(Stored records)
---+---
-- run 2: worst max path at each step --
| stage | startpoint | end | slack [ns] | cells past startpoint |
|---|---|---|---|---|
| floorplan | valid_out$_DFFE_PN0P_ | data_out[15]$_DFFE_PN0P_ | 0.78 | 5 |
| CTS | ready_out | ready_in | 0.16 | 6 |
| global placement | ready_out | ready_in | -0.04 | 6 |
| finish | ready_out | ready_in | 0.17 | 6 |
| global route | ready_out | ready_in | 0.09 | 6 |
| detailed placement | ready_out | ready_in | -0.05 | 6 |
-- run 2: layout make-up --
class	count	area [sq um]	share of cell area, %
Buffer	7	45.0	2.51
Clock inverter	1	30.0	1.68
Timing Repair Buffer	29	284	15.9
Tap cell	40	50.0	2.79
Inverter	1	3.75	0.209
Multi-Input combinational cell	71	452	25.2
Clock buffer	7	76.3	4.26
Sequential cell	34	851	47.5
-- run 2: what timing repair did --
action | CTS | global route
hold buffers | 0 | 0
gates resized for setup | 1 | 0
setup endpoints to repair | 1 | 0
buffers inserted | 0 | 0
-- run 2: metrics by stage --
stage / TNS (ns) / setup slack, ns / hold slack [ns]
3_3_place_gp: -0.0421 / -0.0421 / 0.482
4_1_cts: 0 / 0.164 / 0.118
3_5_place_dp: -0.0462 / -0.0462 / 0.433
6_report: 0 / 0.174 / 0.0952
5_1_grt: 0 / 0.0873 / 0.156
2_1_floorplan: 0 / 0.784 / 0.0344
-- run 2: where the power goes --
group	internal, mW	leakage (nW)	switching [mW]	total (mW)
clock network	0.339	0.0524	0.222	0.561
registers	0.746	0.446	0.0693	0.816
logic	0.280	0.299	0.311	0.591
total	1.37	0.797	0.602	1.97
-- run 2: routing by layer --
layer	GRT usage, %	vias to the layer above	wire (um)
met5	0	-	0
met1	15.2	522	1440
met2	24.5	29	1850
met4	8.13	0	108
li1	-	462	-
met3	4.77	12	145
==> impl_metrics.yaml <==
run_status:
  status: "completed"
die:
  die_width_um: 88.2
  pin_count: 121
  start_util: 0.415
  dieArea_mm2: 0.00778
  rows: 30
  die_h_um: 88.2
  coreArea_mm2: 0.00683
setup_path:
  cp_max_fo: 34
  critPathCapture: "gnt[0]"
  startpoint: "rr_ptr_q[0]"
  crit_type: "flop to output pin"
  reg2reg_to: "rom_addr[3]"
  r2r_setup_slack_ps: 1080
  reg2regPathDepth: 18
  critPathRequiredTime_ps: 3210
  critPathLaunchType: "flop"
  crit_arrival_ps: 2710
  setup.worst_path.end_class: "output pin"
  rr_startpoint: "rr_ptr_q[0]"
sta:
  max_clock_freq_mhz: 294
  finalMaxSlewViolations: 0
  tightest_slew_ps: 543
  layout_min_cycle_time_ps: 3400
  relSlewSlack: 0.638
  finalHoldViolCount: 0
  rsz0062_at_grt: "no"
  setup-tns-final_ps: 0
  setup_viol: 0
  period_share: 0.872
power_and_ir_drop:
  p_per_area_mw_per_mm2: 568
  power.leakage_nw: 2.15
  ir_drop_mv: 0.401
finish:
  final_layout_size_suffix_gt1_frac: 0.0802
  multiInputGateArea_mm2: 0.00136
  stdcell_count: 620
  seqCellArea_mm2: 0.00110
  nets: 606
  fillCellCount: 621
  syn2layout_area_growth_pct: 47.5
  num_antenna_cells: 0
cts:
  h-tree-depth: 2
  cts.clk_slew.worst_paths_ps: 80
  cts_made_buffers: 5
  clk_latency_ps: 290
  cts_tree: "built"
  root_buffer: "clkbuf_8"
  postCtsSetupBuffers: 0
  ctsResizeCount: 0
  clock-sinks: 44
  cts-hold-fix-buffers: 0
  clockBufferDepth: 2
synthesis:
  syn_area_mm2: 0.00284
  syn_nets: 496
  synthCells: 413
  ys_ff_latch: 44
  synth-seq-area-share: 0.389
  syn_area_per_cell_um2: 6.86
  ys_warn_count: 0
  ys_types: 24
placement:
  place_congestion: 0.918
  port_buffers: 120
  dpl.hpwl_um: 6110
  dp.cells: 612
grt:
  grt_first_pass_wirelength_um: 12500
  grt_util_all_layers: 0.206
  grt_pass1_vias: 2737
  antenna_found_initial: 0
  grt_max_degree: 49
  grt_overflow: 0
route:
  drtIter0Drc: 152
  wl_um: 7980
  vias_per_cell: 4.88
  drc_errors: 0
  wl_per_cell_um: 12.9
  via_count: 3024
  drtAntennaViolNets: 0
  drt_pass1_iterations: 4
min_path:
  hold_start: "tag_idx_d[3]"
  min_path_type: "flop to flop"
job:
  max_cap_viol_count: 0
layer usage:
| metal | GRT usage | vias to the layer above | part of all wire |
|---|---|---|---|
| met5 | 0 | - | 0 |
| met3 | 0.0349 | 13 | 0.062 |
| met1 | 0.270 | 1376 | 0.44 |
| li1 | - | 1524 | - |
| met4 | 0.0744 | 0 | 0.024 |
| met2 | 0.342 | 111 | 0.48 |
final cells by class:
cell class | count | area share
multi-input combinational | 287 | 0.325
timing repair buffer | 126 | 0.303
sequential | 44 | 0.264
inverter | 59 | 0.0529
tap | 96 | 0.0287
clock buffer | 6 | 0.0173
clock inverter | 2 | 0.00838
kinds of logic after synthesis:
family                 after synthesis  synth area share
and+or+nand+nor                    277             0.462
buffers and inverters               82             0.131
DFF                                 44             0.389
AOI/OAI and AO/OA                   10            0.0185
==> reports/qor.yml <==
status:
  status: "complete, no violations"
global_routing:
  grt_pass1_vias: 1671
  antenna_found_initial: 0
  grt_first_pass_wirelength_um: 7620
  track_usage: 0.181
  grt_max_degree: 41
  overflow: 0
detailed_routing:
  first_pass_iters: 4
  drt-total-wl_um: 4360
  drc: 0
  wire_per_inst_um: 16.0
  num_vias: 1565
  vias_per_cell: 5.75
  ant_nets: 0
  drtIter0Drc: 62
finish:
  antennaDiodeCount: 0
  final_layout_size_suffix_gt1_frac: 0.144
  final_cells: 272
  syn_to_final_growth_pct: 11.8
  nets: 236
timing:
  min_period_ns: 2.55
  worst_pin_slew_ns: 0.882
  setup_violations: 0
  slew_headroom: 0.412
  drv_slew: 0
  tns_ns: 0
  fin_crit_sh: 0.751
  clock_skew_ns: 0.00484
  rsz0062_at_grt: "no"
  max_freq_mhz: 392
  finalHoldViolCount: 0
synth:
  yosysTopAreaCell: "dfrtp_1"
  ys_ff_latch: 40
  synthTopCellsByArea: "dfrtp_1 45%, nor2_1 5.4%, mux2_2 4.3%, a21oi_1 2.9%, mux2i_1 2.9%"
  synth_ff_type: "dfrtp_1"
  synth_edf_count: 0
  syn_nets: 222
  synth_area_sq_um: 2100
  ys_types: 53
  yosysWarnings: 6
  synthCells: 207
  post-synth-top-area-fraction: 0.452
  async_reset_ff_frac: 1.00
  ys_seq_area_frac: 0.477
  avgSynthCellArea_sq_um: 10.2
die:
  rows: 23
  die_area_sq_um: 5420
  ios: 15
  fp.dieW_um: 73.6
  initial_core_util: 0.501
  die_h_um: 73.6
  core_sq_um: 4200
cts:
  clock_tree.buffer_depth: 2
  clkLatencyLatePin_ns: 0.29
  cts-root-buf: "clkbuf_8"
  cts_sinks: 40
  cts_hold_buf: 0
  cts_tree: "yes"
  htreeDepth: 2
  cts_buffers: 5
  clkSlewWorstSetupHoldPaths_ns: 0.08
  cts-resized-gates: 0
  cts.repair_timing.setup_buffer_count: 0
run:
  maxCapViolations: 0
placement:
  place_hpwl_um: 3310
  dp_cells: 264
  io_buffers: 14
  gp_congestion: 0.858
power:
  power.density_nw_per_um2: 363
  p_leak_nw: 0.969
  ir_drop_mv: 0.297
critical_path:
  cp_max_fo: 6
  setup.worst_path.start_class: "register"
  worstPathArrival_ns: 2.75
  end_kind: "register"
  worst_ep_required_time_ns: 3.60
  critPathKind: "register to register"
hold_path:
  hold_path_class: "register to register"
`config.mk`:
```
export PLATFORM = sky130hd
export DESIGN_NAME = ip_clk_wiz_gen
export DESIGN_NICKNAME = d
export VERILOG_FILES = /design/src/rtl/ip_clk_wiz_gen.sv
export SDC_FILE = /design/constraint.sdc
export NUM_CORES = 1
export LEC_CHECK = 0
export ABC_AREA = 1
export CAP_MARGIN = 10
export CORE_AREA = 5 5 42 44
export CTS_BUF_LIST = sky130_fd_sc_hd__clkbuf_4
export DETAILED_ROUTE_END_ITERATION = 10
export DIE_AREA = 0 0 47 49
export PLACE_DENSITY = 0.35
export SLEW_MARGIN = 20
export SYNTH_ARGS = -nofsm -noshare
export SYNTH_HDL_FRONTEND = slang
export SYNTH_SLANG_ARGS = --single-unit
```
`constraint.sdc`:
```
create_clock -name clk -period 1.45 [get_ports clk]
set_clock_uncertainty 0.05 [all_clocks]
set_input_delay 0.29 -clock clk [delete_from_list [all_inputs] [get_ports clk]]
set_output_delay 0.29 -clock clk [all_outputs]
set_load 0.02 [all_outputs]
```
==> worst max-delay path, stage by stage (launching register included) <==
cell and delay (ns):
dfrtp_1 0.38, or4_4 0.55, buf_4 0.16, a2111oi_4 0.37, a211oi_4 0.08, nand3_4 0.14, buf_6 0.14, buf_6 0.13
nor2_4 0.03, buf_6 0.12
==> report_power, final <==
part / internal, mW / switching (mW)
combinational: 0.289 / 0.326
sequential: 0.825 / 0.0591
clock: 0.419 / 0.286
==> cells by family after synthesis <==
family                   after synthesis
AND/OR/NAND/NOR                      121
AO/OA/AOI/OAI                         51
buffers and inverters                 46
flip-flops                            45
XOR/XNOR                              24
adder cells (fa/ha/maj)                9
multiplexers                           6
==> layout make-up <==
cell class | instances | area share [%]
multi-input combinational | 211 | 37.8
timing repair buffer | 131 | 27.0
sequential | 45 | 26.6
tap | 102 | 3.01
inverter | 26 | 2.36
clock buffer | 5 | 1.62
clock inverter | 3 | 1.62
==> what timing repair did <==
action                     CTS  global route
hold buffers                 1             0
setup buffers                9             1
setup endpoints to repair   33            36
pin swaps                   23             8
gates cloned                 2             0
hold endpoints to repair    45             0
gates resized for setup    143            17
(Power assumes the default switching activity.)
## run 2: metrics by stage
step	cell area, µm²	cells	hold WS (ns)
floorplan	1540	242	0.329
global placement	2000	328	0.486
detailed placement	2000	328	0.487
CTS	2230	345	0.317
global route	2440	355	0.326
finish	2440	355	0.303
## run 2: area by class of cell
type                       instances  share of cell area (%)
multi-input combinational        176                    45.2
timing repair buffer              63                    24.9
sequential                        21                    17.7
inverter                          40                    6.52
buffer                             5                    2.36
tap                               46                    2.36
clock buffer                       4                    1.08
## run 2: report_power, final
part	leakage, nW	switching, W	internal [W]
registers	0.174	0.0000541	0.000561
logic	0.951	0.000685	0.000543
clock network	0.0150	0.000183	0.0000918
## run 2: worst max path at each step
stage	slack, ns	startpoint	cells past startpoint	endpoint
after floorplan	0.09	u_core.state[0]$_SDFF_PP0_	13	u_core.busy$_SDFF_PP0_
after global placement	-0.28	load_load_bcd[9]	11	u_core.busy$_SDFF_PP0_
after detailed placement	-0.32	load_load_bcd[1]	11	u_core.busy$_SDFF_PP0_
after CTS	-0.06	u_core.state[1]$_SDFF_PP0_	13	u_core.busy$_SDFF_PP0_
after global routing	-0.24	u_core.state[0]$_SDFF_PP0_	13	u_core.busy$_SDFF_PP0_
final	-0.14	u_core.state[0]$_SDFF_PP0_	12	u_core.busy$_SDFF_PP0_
[src/rtl/lock_requester.sv]
// Lock requester: requests a lock, retries with backoff on timeout, holds it
// for a programmed number of cycles, then releases it and reports the outcome.
`timescale 1ns/1ps

module lock_requester #(
  parameter int HOLD_W    = 8,
  parameter int TIMEOUT   = 16,
  parameter int MAX_RETRY = 3,
  parameter int BACKOFF   = 4
) (
  input  logic              clk,
  input  logic              rst_n,
  input  logic              start,
  input  logic [HOLD_W-1:0] hold_cycles,
  input  logic              locked,
  output logic              lock_req,
  output logic              unlock,
  output logic              busy,
  output logic              done,
  output logic              timeout_err,
  output logic              lock_lost
);

  localparam int WAIT_W  = $clog2(TIMEOUT);
  localparam int RETRY_W = (MAX_RETRY > 0) ? $clog2(MAX_RETRY + 1) : 1;
  localparam int BO_W    = (BACKOFF > 1) ? $clog2(BACKOFF) : 1;

  localparam logic [WAIT_W-1:0]  WAIT_LAST = WAIT_W'(TIMEOUT - 1);
  localparam logic [RETRY_W-1:0] RETRY_MAX = RETRY_W'(MAX_RETRY);
  localparam logic [BO_W-1:0]    BO_LAST   = BO_W'(BACKOFF - 1);

  typedef enum logic [2:0] {
    S_IDLE,
    S_REQ,
    S_BACKOFF,
    S_HOLD,
    S_REL
  } state_t;

  state_t              r_state;
  logic [WAIT_W-1:0]   r_wait;
  logic [RETRY_W-1:0]  r_retry;
  logic [BO_W-1:0]     r_bo;
  logic [HOLD_W-1:0]   r_hold_cap;
  logic [HOLD_W-1:0]   r_hold_cnt;

  logic                r_lock_req;
  logic                r_unlock;
  logic                r_busy;
  logic                r_done;
  logic                r_timeout_err;
  logic                r_lock_lost;

  state_t              w_state_nxt;
  logic [WAIT_W-1:0]   w_wait_nxt;
  logic [RETRY_W-1:0]  w_retry_nxt;
  logic [BO_W-1:0]     w_bo_nxt;
  logic [HOLD_W-1:0]   w_hold_cap_nxt;
  logic [HOLD_W-1:0]   w_hold_cnt_nxt;
  logic                w_done_nxt;
  logic                w_timeout_nxt;
  logic                w_lost_nxt;

  // NOTE: every signal gets a default before the case so no path leaves one
  // unassigned; otherwise synthesis infers a latch to hold the old value.
  always_comb begin
    w_state_nxt    = r_state;
    w_wait_nxt     = r_wait;
    w_retry_nxt    = r_retry;
    w_bo_nxt       = r_bo;
    w_hold_cap_nxt = r_hold_cap;
    w_hold_cnt_nxt = r_hold_cnt;
    w_done_nxt     = 1'b0;
    w_timeout_nxt  = 1'b0;
    w_lost_nxt     = 1'b0;

    unique case (r_state)
      S_IDLE: begin
        if (start) begin
          w_hold_cap_nxt = hold_cycles;
          w_retry_nxt    = '0;
          w_wait_nxt     = '0;
          w_bo_nxt       = '0;
          w_state_nxt    = S_REQ;
        end
      end

      S_REQ: begin
        // A grant on the last wait cycle still wins over the timeout.
        if (locked) begin
          w_hold_cnt_nxt = r_hold_cap;
          w_state_nxt    = S_HOLD;
        end else if (r_wait == WAIT_LAST) begin
          if (r_retry < RETRY_MAX) begin
            w_retry_nxt = r_retry + RETRY_W'(1);
            w_bo_nxt    = '0;
            w_state_nxt = S_BACKOFF;
          end else begin
            w_timeout_nxt = 1'b1;
            w_state_nxt   = S_IDLE;
          end
        end else begin
          w_wait_nxt = r_wait + WAIT_W'(1);
        end
      end

      S_BACKOFF: begin
        if (r_bo == BO_LAST) begin
          w_wait_nxt  = '0;
          w_state_nxt = S_REQ;
        end else begin
          w_bo_nxt = r_bo + BO_W'(1);
        end
      end

      S_HOLD: begin
        // Losing the lock beats hold expiry and skips the release handshake.
        if (!locked) begin
          w_lost_nxt  = 1'b1;
          w_state_nxt = S_IDLE;
        end else if (r_hold_cnt == '0) begin
          w_state_nxt = S_REL;
        end else begin
          w_hold_cnt_nxt = r_hold_cnt - HOLD_W'(1);
        end
      end

      S_REL: begin
        if (!locked) begin
          w_done_nxt  = 1'b1;
          w_state_nxt = S_IDLE;
        end
      end

      default: w_state_nxt = S_IDLE;
    endcase
  end

  // NOTE: sequential state uses non-blocking assignments so every register
  // samples pre-edge values regardless of statement order.
  always_ff @(posedge clk or negedge rst_n) begin
    if (!rst_n) begin
      r_state    <= S_IDLE;
      r_wait     <= '0;
      r_retry    <= '0;
      r_bo       <= '0;
      r_hold_cap <= '0;
      r_hold_cnt <= '0;
    end else begin
      r_state    <= w_state_nxt;
      r_wait     <= w_wait_nxt;
      r_retry    <= w_retry_nxt;
      r_bo       <= w_bo_nxt;
      r_hold_cap <= w_hold_cap_nxt;
      r_hold_cnt <= w_hold_cnt_nxt;
    end
  end

  // Outputs decode the next state so they line up with the state being entered.
  always_ff @(posedge clk or negedge rst_n) begin
    if (!rst_n) begin
      r_lock_req    <= 1'b0;
      r_unlock      <= 1'b0;
      r_busy        <= 1'b0;
      r_done        <= 1'b0;
      r_timeout_err <= 1'b0;
      r_lock_lost   <= 1'b0;
    end else begin
      r_lock_req    <= (w_state_nxt == S_REQ);
      r_unlock      <= (w_state_nxt == S_REL);
      r_busy        <= (w_state_nxt != S_IDLE);
      r_done        <= w_done_nxt;
      r_timeout_err <= w_timeout_nxt;
      r_lock_lost   <= w_lost_nxt;
    end
  end

  assign lock_req    = r_lock_req;
  assign unlock      = r_unlock;
  assign busy        = r_busy;
  assign done        = r_done;
  assign timeout_err = r_timeout_err;
  assign lock_lost   = r_lock_lost;

endmodule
---+---
**WHAT YOU HAVE TO DO**
The answer must be every line from the records above that contains "part".

**RESPONSE TO THE EXERCISE**
| metal | GRT usage | vias to the layer above | part of all wire |
part / internal, mW / switching (mW)
part	leakage, nW	switching, W	internal [W]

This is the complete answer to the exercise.